= Task to complete =
Below are the entries; give again exactly the lines from the one mentioning "tap: 264 / 330 / 3.43" through the one mentioning "## run 2: critical", inclusive.

----

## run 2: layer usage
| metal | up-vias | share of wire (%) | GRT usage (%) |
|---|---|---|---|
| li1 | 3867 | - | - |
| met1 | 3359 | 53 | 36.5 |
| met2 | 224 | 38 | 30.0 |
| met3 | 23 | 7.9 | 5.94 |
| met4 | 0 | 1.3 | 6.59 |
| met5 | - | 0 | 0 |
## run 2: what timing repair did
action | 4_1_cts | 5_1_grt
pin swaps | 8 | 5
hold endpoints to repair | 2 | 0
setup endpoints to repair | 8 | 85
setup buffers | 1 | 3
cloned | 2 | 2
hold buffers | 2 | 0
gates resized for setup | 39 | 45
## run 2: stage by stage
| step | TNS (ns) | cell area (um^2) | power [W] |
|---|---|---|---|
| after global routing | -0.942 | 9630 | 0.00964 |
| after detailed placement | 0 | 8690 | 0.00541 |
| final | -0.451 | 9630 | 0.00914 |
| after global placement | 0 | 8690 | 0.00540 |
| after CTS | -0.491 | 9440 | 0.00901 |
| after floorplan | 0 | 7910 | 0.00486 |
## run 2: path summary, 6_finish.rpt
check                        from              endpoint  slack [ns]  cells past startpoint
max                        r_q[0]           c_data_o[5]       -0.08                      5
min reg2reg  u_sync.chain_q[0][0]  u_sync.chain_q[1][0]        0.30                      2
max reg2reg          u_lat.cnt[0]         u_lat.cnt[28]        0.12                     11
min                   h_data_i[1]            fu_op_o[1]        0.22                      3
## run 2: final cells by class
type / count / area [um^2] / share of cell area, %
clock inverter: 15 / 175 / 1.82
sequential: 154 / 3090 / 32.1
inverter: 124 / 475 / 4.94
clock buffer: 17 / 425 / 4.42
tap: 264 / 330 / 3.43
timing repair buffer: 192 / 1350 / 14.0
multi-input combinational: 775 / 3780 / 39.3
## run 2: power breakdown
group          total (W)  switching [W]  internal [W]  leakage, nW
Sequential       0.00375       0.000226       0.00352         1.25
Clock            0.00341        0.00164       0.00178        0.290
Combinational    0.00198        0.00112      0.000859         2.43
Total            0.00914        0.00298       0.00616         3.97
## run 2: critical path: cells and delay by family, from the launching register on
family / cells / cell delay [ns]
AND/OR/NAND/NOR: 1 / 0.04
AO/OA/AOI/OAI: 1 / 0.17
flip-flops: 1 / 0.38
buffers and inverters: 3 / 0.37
--- src/rtl/xbus_pkg.sv ---
package xbus_pkg;

    typedef enum logic [2:0] {
        PH_IDLE,
        PH_SETUP,
        PH_ASL,
        PH_GAP,
        PH_DSL,
        PH_HOLD
    } phase_e;

    typedef struct packed {
        logic wr;
        logic dmem;
        logic ext;
    } req_ctl_t;

    // Number of clocks the data strobe stays low.
    function automatic int unsigned ds_clocks(input logic wr, input logic ext,
                                              input int unsigned rd_n,
                                              input int unsigned wr_n,
                                              input int unsigned ext_n);
        int unsigned n;
        n = wr ? wr_n : rd_n;
        if (ext) n = n + ext_n;
        return n;
    endfunction

endpackage

--- src/rtl/xbus_seq.sv ---
module xbus_seq
    import xbus_pkg::*;
#(
    parameter int unsigned RD_DS  = 3,
    parameter int unsigned WR_DS  = 2,
    parameter int unsigned EXT_DS = 2,
    localparam int unsigned CNT_W = $clog2(RD_DS + EXT_DS + 1)
) (
    input  logic   clk,
    input  logic   rst,
    input  logic   start,
    input  logic   wr_q,
    input  logic   ext_q,
    output phase_e phase,
    output logic   capture
);

    logic [CNT_W-1:0] cnt;
    logic [CNT_W-1:0] len;
    logic             last;

    assign len     = CNT_W'(ds_clocks(wr_q, ext_q, RD_DS, WR_DS, EXT_DS));
    assign last    = (cnt == len - CNT_W'(1));
    assign capture = (phase == PH_DSL) && last && !wr_q;

    always_ff @(posedge clk) begin
        if (rst) begin
            phase <= PH_IDLE;
            cnt   <= '0;
        end else begin
            case (phase)
                PH_IDLE:  if (start) phase <= PH_SETUP;
                PH_SETUP: phase <= PH_ASL;
                PH_ASL:   phase <= PH_GAP;
                PH_GAP: begin
                    phase <= PH_DSL;
                    cnt   <= '0;
                end
                PH_DSL: begin
                    if (last) phase <= PH_HOLD;
                    else      cnt   <= cnt + CNT_W'(1);
                end
                PH_HOLD:  phase <= PH_IDLE;
                default:  phase <= PH_IDLE;
            endcase
        end
    end


    hold_follows_ds_chk: assert property (@(posedge clk) disable iff (rst)
        (phase == PH_DSL && last) |=> (phase == PH_HOLD));

endmodule

--- src/rtl/xbus_datapath.sv ---
module xbus_datapath
    import xbus_pkg::*;
#(
    parameter int unsigned ADDR_W = 16,
    parameter int unsigned DATA_W = 8,
    localparam int unsigned HI_W  = ADDR_W - DATA_W
) (
    input  logic              clk,
    input  logic              rst,
    input  logic              start,
    input  logic              capture,
    input  phase_e            phase,
    input  req_ctl_t          ctl_in,
    input  logic [ADDR_W-1:0] addr_in,
    input  logic [DATA_W-1:0] wdata_in,
    input  logic [DATA_W-1:0] ad_in,
    output req_ctl_t          ctl_q,
    output logic [DATA_W-1:0] rdata,
    output logic [DATA_W-1:0] ad_out,
    output logic              ad_oe,
    output logic [HI_W-1:0]   hi_addr,
    output logic              rw_n,
    output logic              dm_n
);

    logic [ADDR_W-1:0] addr_q;
    logic [DATA_W-1:0] wdata_q;
    logic              addr_ph;
    logic              active;

    always_ff @(posedge clk) begin
        if (rst) begin
            ctl_q   <= '0;
            addr_q  <= '0;
            wdata_q <= '0;
            rdata   <= '0;
        end else begin
            if (start) begin
                ctl_q   <= ctl_in;
                addr_q  <= addr_in;
                wdata_q <= wdata_in;
            end
            if (capture) rdata <= ad_in;
        end
    end

    always_comb begin
        addr_ph = (phase == PH_SETUP) || (phase == PH_ASL);
        active  = (phase != PH_IDLE);
        ad_oe   = addr_ph || (ctl_q.wr && active);
        ad_out  = addr_ph ? addr_q[DATA_W-1:0] : wdata_q;
        hi_addr = addr_q[ADDR_W-1:DATA_W];
        rw_n    = !(ctl_q.wr && active);
        dm_n    = !(ctl_q.dmem && active);
    end


    rdata_hold_chk: assert property (@(posedge clk) disable iff (rst)
        !$past(capture) |-> $stable(rdata));

endmodule

--- src/rtl/xbus_ctrl.sv ---
module xbus_ctrl
    import xbus_pkg::*;
#(
    parameter int unsigned ADDR_W = 16,
    parameter int unsigned DATA_W = 8,
    parameter int unsigned RD_DS  = 3,
    parameter int unsigned WR_DS  = 2,
    parameter int unsigned EXT_DS = 2,
    localparam int unsigned HI_W  = ADDR_W - DATA_W,
    localparam int unsigned CNT_W = $clog2(RD_DS + EXT_DS + 1)
) (
    input  logic              clk,
    input  logic              rst,
    input  logic              req_valid,
    input  logic              req_write,
    input  logic              req_dmem,
    input  logic              req_ext,
    input  logic [ADDR_W-1:0] req_addr,
    input  logic [DATA_W-1:0] req_wdata,
    output logic              busy,
    output logic              done,
    output logic [DATA_W-1:0] rdata,
    output logic              as_n,
    output logic              ds_n,
    output logic              rw_n,
    output logic              dm_n,
    output logic [HI_W-1:0]   hi_addr,
    output logic [DATA_W-1:0] ad_out,
    input  logic [DATA_W-1:0] ad_in,
    output logic              ad_oe
);

    phase_e   phase;
    logic     start;
    logic     capture;
    req_ctl_t ctl_in;
    req_ctl_t ctl_q;

    assign start  = req_valid && (phase == PH_IDLE);
    assign ctl_in = '{wr: req_write, dmem: req_dmem, ext: req_ext};

    xbus_seq #(
        .RD_DS (RD_DS),
        .WR_DS (WR_DS),
        .EXT_DS(EXT_DS)
    ) u_seq (
        .clk    (clk),
        .rst    (rst),
        .start  (start),
        .wr_q   (ctl_q.wr),
        .ext_q  (ctl_q.ext),
        .phase  (phase),
        .capture(capture)
    );

    xbus_datapath #(
        .ADDR_W(ADDR_W),
        .DATA_W(DATA_W)
    ) u_dp (
        .clk     (clk),
        .rst     (rst),
        .start   (start),
        .capture (capture),
        .phase   (phase),
        .ctl_in  (ctl_in),
        .addr_in (req_addr),
        .wdata_in(req_wdata),
        .ad_in   (ad_in),
        .ctl_q   (ctl_q),
        .rdata   (rdata),
        .ad_out  (ad_out),
        .ad_oe   (ad_oe),
        .hi_addr (hi_addr),
        .rw_n    (rw_n),
        .dm_n    (dm_n)
    );

    assign as_n = (phase != PH_ASL);
    assign ds_n = (phase != PH_DSL);
    assign busy = (phase != PH_IDLE);
    assign done = (phase == PH_HOLD);

    // Low-time counter for the data strobe, used only by checks.
    logic [CNT_W-1:0] ds_low_cnt;
    always_ff @(posedge clk) begin
        if (rst)        ds_low_cnt <= '0;
        else if (!ds_n) ds_low_cnt <= ds_low_cnt + CNT_W'(1);
        else            ds_low_cnt <= '0;
    end


    as_one_clk_chk: assert property (@(posedge clk) disable iff (rst)
        !as_n |=> as_n);


    strobe_excl_chk: assert property (@(posedge clk) disable iff (rst)
        !(!as_n && !ds_n));


    read_float_chk: assert property (@(posedge clk) disable iff (rst)
        (!ds_n && rw_n) |-> !ad_oe);


    ds_len_chk: assert property (@(posedge clk) disable iff (rst)
        $rose(ds_n) |-> (ds_low_cnt ==
            CNT_W'(ds_clocks(!rw_n, ctl_q.ext, RD_DS, WR_DS, EXT_DS))));


    wr_hold_chk: assert property (@(posedge clk) disable iff (rst)
        ($rose(ds_n) && !rw_n) |-> ad_oe);


    ctl_stable_chk: assert property (@(posedge clk) disable iff (rst)
        (busy && $past(busy)) |-> ($stable(rw_n) && $stable(dm_n)));


    done_pulse_chk: assert property (@(posedge clk) disable iff (rst)
        done |=> !done);


    no_restart_chk: assert property (@(posedge clk) disable iff (rst)
        done |=> !busy);

endmodule

--- config.mk ---
export PLATFORM = sky130hd
export DESIGN_NAME = xbus_ctrl
export DESIGN_NICKNAME = d
export VERILOG_FILES = /design/src/rtl/xbus_pkg.sv /design/src/rtl/xbus_seq.sv /design/src/rtl/xbus_datapath.sv /design/src/rtl/xbus_ctrl.sv
export SDC_FILE = /design/constraint.sdc
export NUM_CORES = 1
export LEC_CHECK = 0
export BUFFER_PORTS_ARGS = -buffer_cell sky130_fd_sc_hd__buf_2
export CORE_UTILIZATION = 25
export CTS_CLUSTER_SIZE = 25
export DETAILED_ROUTE_END_ITERATION = 8
export HOLD_SLACK_MARGIN = 0.15
export PLACE_DENSITY = 0.53
export SLEW_MARGIN = 20
export SYNTH_ARGS = -nofsm -noshare
export SYNTH_HDL_FRONTEND = slang
export SYNTH_HIERARCHICAL = 1
export SYNTH_SLANG_ARGS = --single-unit
--- constraint.sdc ---
create_clock -name clk -period 5.55 [get_ports clk]
set_input_delay 0.2775 -clock clk [delete_from_list [all_inputs] [get_ports clk]]
set_output_delay 0.2775 -clock clk [all_outputs]
set_load 0.1 [all_outputs]
==> results of run 1 <==
per-stage QoR:
stage               utilization (%)  area, um2
global route                   32.8       2260
detailed placement             31.6       2170
global placement               31.6       2170
CTS                            32.8       2260
floorplan                         -       1800
finish                         32.8       2260
Yosys cell counts:
library cell	n	area [um2]
nor3_1	3	15.0
buf_2	2	10.0
nand2b_1	1	6.26
nor2_1	36	135
nand3b_1	3	22.5
nor2_4	1	11.3
o211ai_1	1	7.51
nor4b_1	1	8.76
mux2i_1	35	350
nand4b_1	1	8.76
xnor2_1	2	17.5
buf_4	11	82.6
inv_1	1	3.75
o31ai_1	1	7.51
a31oi_1	1	6.26
or3_2	1	7.51
nand3_1	1	5.00
a2111oi_1	1	10.0
and3b_2	1	10.0
or3_1	1	6.26
and3_1	1	6.26
a21oi_1	3	15.0
nand2_1	3	11.3
dfxtp_1	41	821
clkbuf_1	3	11.3
nor3b_4	1	18.8
or3b_1	3	26.3
o31ai_2	1	12.5
xor2_1	3	26.3
ha_1	2	25.0
o21a_1	1	7.51
mux2_2	8	90.1
worst min-delay path, cell delays in order:
cell	delay [ns]
buf_2	0.08
mux2i_1	0.05
nor2_1	0.07
metal layers:
layer / global-route usage, % / up-vias / part of all wire [%]
met5: 0 / - / 0
met4: 5.00 / 0 / 1.5
met3: 2.37 / 5 / 4.9
met2: 15.5 / 39 / 44
met1: 14.1 / 650 / 50
li1: - / 711 / -
worst paths after layout:
check                          startpoint                      endpoint  slack (ns)
max           u_seq/phase[1]$_SDFFE_PP0P_                     ad_out[7]        3.17
min                              req_dmem    u_dp/ctl_q[1]$_SDFFE_PP0P_        0.22
min reg2reg  u_dp/addr_q[10]$_SDFFE_PP0P_  u_dp/addr_q[10]$_SDFFE_PP0P_        0.49
max reg2reg    u_dp/ctl_q[2]$_SDFFE_PP0P_    u_dp/rdata[2]$_SDFFE_PP0P_        3.22
layout make-up:
type	instances	area share (%)
clock buffer	6	3.22
multi-input combinational	117	39.0
clock inverter	2	0.444
sequential	41	36.4
tap	96	5.32
inverter	1	0.166
timing repair buffer	69	15.4
sequential cells by signal (all words and copies together) (netlist names):
name / flops
u_dp/addr_q: 16
u_seq/phase: 3
u_dp/ctl_q: 3
u_seq/cnt: 3
u_dp/wdata_q: 8
u_dp/rdata: 8
logic make-up after synthesis:
kind of cell,count (synthesis)
xor+xnor,5
buf+inv,17
compound gates,9
flops,41
mux,43
simple gates,58
fa+ha+maj,2
report_power, final:
| group | internal (mW) | leakage [nW] | total (mW) | switching (mW) |
|---|---|---|---|---|
| logic | 0.180 | 0.640 | 0.722 | 0.541 |
| registers | 0.341 | 0.335 | 0.389 | 0.0481 |
| clock network | 0.0873 | 0.0450 | 0.189 | 0.102 |
cell usage in the layout, fill, tap and decap left out:
master,n
nor2_1,36
clkinv_2,2
o211ai_1,1
and3b_2,1
nand3_1,1
nor3_1,3
o31ai_2,1
nand2b_1,1
o21a_1,1
ha_1,2
nor3b_4,1
a31oi_1,1
clkbuf_1,1
nand2_1,3
xnor2_1,2
xor2_1,3
and3_1,1
or3_1,1
o31ai_1,1
a2111oi_1,1
mux2i_1,35
clkbuf_8,5
mux2_2,8
nor4b_2,1
nand4b_1,1
buf_2,68
inv_1,1
buf_4,1
nor2_4,1
or3b_1,3
a21oi_1,3
dfxtp_1,41
nand3b_1,3
or3_2,1
==> metrics.md, run 1 <==
| Metric | Value |
|---|---|
| Clock Skew | 0.00479 ns |
| Total congestion overflow | 0 |
| Synthesized-area fraction occupied by xor and xnor cells | 2.43% |
| Chip Height | 86.9 um |
| Mapped Nets | 215 |
| Synthesized instance count | 175 |
| Sink Count | 41 |
| Register area share after synthesis | 45.5% |
| Hold WS | 0.224 ns |
| # setup viols final | 0 |
| Syn Area/Cell | 10.3 um2 |
| P&R area growth vs syn | 25.1% |
| DR iter-0 viols | 37 |
| Simple-gate share of the synthesized area | 16.6% |
| CP Buf/Inv Count | 1 |
| Die Wd | 86.9 um |
| CP max stage cell | dfxtp_1 |
| Data arrival, critical path | 2.10 ns |
| CTS Root Cell | clkbuf_8 |
| Setup TNS | 0 ns |
| Drc violations | 0 |
| Final Wtd Congestion | 0.670 |
| Final nets | 275 |
| Period utilisation layout | 42.8% |
| Crit-path max cell delay | 0.65 ns |
| Reg area | 821 um2 |
| Hold Vio Cnt, Final | 0 |
| Io pins | 69 |
| Slew Limit Fails | 0 |
| Post-cts sizing count | 0 |
| H-tree levels | 2 |
| Kind of path behind the tightest hold check | in -> reg |
| # fillers | 723 |
| Post-synthesis mux area share | 24.4% |
| CTS Buf Count | 5 |
| Mapped Area | 0.00180 mm2 |
| Routed WL | 3.78 mm |
| Synth Area in Compound Gates | 3.68% |
| Post-DR vias/cell | 4.23 |
| Proportion of layout cells with a drive suffix above 1 | 38.1% |
| Pwr Density | 576 mW/mm2 |
| Total Routing Usage GR | 10.4% |
| Final Power | 1.30 mW |
| Static Leak | 1.02 nW |
| Initial antenna violation count | 0 |
| Final cell count without fillers | 332 |
| Worst-case clock buffer depth | 2 |
| Post-Synth Adder-Cell Area | 1.39% |
| RSZ-0062 raised after global routing | false |
| Worst Hold Path Cells | 3 |
| WL/cell | 11.4 um |
| Max_cap viols | 0 |
| Yosys warns | 6 |
| Critical path's top delay family | flip-flops |
| Largest net degree at the start of global routing | 43 |
| Crit path cell chain | xnor2_1 -> nor2_4 -> mux2_2 -> buf_2 |
| Initial Util | 26.2% |
| Endpoint class of the critical path | output port |
| Inserted Diodes | 0 |
| Area of the multi-input gates | 881 um2 |
| Startpoint Class | register |
| IR drop worst, VDD | 179 uV |
| Die ar. | 0.00756 mm2 |
| Pre-Repair DR Iteration Count | 2 |
| CTS hold repair buffers | 0 |
| Placement Setup Slack | 3.20 ns |
| Number of global-route vias before repair | 1241 |
| Synthesis-stage register bit count | 41 |
| Outcome | finished, final reports clean |
| Later-pin clock latency in the skew report | 0.29 ns |
| Reg2Reg Depth | 7 |
| Slew @ Worst Pin | 0.777 ns |
| Largest family of logic cells by synthesized area | multiplexers |
| Core Box Area | 0.00687 mm2 |
| # rows | 30 |
| CTS clk-pin slew, worst paths | 0.08 ns |
| Detailed Place HPWL | 2.56 mm |
| Synth cell types | 32 |
| Worst Path Required | 5.27 ns |
| Crit path kind | reg -> out |
| First-pass GRT wire length | 6.02 mm |
| Post-CTS setup buffers | 0 |
| Placed insts | 324 |
| Final worst slack | 3.17 ns |
| Detail Route Antenna Nets | 0 |
| Slew HR | 48.2% |
| DR vias | 1405 |
| Largest fanout on the critical path | 14 |
| TritonCTS clock tree | done |
| Min Tclk post-route | 2.38 ns |
| I/O Buffers | 68 |
| Critical path depth in cells | 4 |
| Fmax | 0.421 GHz |
Power figures use the tool's default switching activity.
==> run 2: changes to the inputs <==
--- a/config.mk
+++ b/config.mk
@@ -10,7 +10,7 @@
 export CTS_CLUSTER_SIZE = 25
 export DETAILED_ROUTE_END_ITERATION = 8
 export HOLD_SLACK_MARGIN = 0.15
-export PLACE_DENSITY = 0.53
+export PLACE_DENSITY = 0.55
 export SLEW_MARGIN = 20
 export SYNTH_ARGS = -nofsm -noshare
 export SYNTH_HDL_FRONTEND = slang
==> constraint.sdc (replaced) <==
create_clock -name clk -period 1.9 [get_ports clk]
set_input_delay 0.095 -clock clk [delete_from_list [all_inputs] [get_ports clk]]
set_output_delay 0.095 -clock clk [all_outputs]
set_load 0.1 [all_outputs]
==> run 2 against run 1 <==
Compared with the run above: clock power increased to 3.8 times the previous value; final area up 24%; utilization rose by 8.0 points; setup slack lost 3.1 ns; routed wire length increased by 12%; clock skew down 0.00056 ns; combinational power grew to 3.4 times the previous value; cell count increased by 14%; sequential power increased to 2.8 times the previous value; via count rose by 11%; critical path type unchanged; largest power group unchanged.
==> metrics.md, run 2 (synthesis results as in run 1) <==
| Metric | Value |
|---|---|
| Outcome | finished, final reports clean |
| Min Tclk post-route | 1.81 ns |
| Later-pin clock latency in the skew report | 0.28 ns |
| DR vias | 1559 |
| Placement Setup Slack | 0.150 ns |
| Largest reg by FF count | u_dp/addr_q |
| Static Leak | 1.26 nW |
| Total congestion overflow | 0 |
| Fmax | 0.554 GHz |
| Worst r2r dst | u_dp/rdata[3]$_SDFFE_PP0P_ |
| TritonCTS clock tree | done |
| Crit path kind | reg -> out |
| DR iter-0 viols | 57 |
| Hold WS | 0.256 ns |
| Biggest regs | u_dp/addr_q: 16 flops, u_dp/rdata: 8 flops, u_dp/wdata_q: 8 flops |
| Initial antenna violation count | 0 |
| Crit path launch | u_seq/phase[1]$_SDFFE_PP0P_ |
| P&R area growth vs syn | 55.7% |
| Final worst slack | 0.0939 ns |
| Startpoint Class | register |
| Data arrival, critical path | 1.71 ns |
| Detailed Place HPWL | 2.83 mm |
| # rows | 30 |
| IR drop worst, VDD | 813 uV |
| Total Routing Usage GR | 11.8% |
| Slew @ Worst Pin | 0.484 ns |
| Crit-path max cell delay | 0.42 ns |
| R2r setup slk | 0.14 ns |
| Post-layout util | 40.9% |
| Detail Route Antenna Nets | 0 |
| Pre-Repair DR Iteration Count | 4 |
| Reg2Reg Depth | 8 |
| Die ar. | 0.00756 mm2 |
| Slew Limit Fails | 0 |
| Endpoint class of the critical path | output port |
| Final cell count without fillers | 378 |
| # fillers | 698 |
| Io pins | 69 |
| Clock Skew | 0.00423 ns |
| Chip Height | 86.9 um |
| Worst hold start | rst |
| Max_cap viols | 0 |
| Crit path cell chain | xnor2_1 -> nor2_4 -> buf_12 -> mux2_2 -> clkbuf_4 |
| Inserted Diodes | 0 |
| Core Box Area | 0.00687 mm2 |
| Kind of path behind the tightest hold check | in -> reg |
| CP Buf/Inv Count | 2 |
| Sink Count | 41 |
| Placement Cell Area | 0.00230 mm2 |
| Setup TNS | 0 ns |
| # setup viols final | 0 |
| Hold Crit Endpoint | u_dp/wdata_q[2]$_SDFFE_PP0P_ |
| CTS Buf Count | 5 |
| CTS Root Cell | clkbuf_8 |
| Die Wd | 86.9 um |
| Worst-case clock buffer depth | 2 |
| Placed insts | 334 |
| Final nets | 321 |
| Slew HR | 67.7% |
| Initial Util | 26.2% |
| Commonest non-fill, non-tap cell in the layout | buf_2 |
| Number of global-route vias before repair | 1526 |
| CP max stage cell | dfxtp_2 |
| Post-DR vias/cell | 4.12 |
| Worst Path Required | 1.80 ns |
| Proportion of layout cells with a drive suffix above 1 | 36.5% |
| Post-route cell area | 0.00281 mm2 |
| Critical path's top delay family | buffers and inverters |
| Largest fanout on the critical path | 9 |
| Pwr Density | 1530 mW/mm2 |
| Most frequent cells in the layout | buf_2, dfxtp_1, nor2_1 |
| Largest net degree at the start of global routing | 27 |
| Drc violations | 0 |
| Final Power | 4.30 mW |
| H-tree levels | 2 |
| Final Wtd Congestion | 0.746 |
| Worst Hold Path Cells | 2 |
| Routed WL | 4.25 mm |
| First-pass GRT wire length | 6.87 mm |
| Period utilisation layout | 95.1% |
| Worst R2R Start | u_dp/ctl_q[2]$_SDFFE_PP0P_ |
| Hold Vio Cnt, Final | 0 |
| I/O Buffers | 68 |
| CTS clk-pin slew, worst paths | 0.08 ns |
| WL/cell | 11.2 um |
| Largest register FFs | 16 |
run 2: cell type report:
| type | instances | area, um2 | area share [%] |
|---|---|---|---|
| multi-input combinational | 117 | 886 | 31.6 |
| timing repair buffer | 115 | 860 | 30.6 |
| sequential | 41 | 822 | 29.3 |
| tap | 96 | 120 | 4.28 |
| clock buffer | 7 | 86.3 | 3.07 |
| clock inverter | 1 | 30.0 | 1.07 |
| inverter | 1 | 3.75 | 0.134 |
run 2: worst max path at each step:
stage / to / slack, ns / cells past startpoint
after global routing: u_dp/rdata[6]$_SDFFE_PP0P_ / -0.008 / 8
after detailed placement: u_dp/rdata[3]$_SDFFE_PP0P_ / 0.15 / 8
after global placement: u_dp/rdata[1]$_SDFFE_PP0P_ / 0.20 / 8
final: ad_out[4] / 0.09 / 5
after CTS: ad_out[6] / 0.003 / 5
after floorplan: u_dp/rdata[0]$_SDFFE_PP0P_ / 0.05 / 8
run 2: what timing repair did:
| item | CTS | global route |
|---|---|---|
| buffers inserted | 1 | 0 |
| cloned | 0 | 0 |
| hold buffers | 35 | 0 |
| pin swaps | 1 | 1 |
| hold endpoints to repair | 35 | 0 |
| gates resized for setup | 1 | 16 |
| setup endpoints to repair | 8 | 15 |
run 2: report_power, final:
part	switching, mW	internal, mW
combinational	1.68	0.805
sequential	0.0940	0.997
clock	0.292	0.428
total	2.07	2.23
run 2: routing by layer:
layer,track usage [%],vias up,part of all wire [%]
met2,20.0,37,50
met4,4.55,0,0.96
li1,-,806,-
met3,3.13,2,2.5
met5,0,-,0
met1,14.2,714,46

----

= Expected answer =
tap: 264 / 330 / 3.43
timing repair buffer: 192 / 1350 / 14.0
multi-input combinational: 775 / 3780 / 39.3
## run 2: power breakdown
group          total (W)  switching [W]  internal [W]  leakage, nW
Sequential       0.00375       0.000226       0.00352         1.25
Clock            0.00341        0.00164       0.00178        0.290
Combinational    0.00198        0.00112      0.000859         2.43
Total            0.00914        0.00298       0.00616         3.97
## run 2: critical path: cells and delay by family, from the launching register on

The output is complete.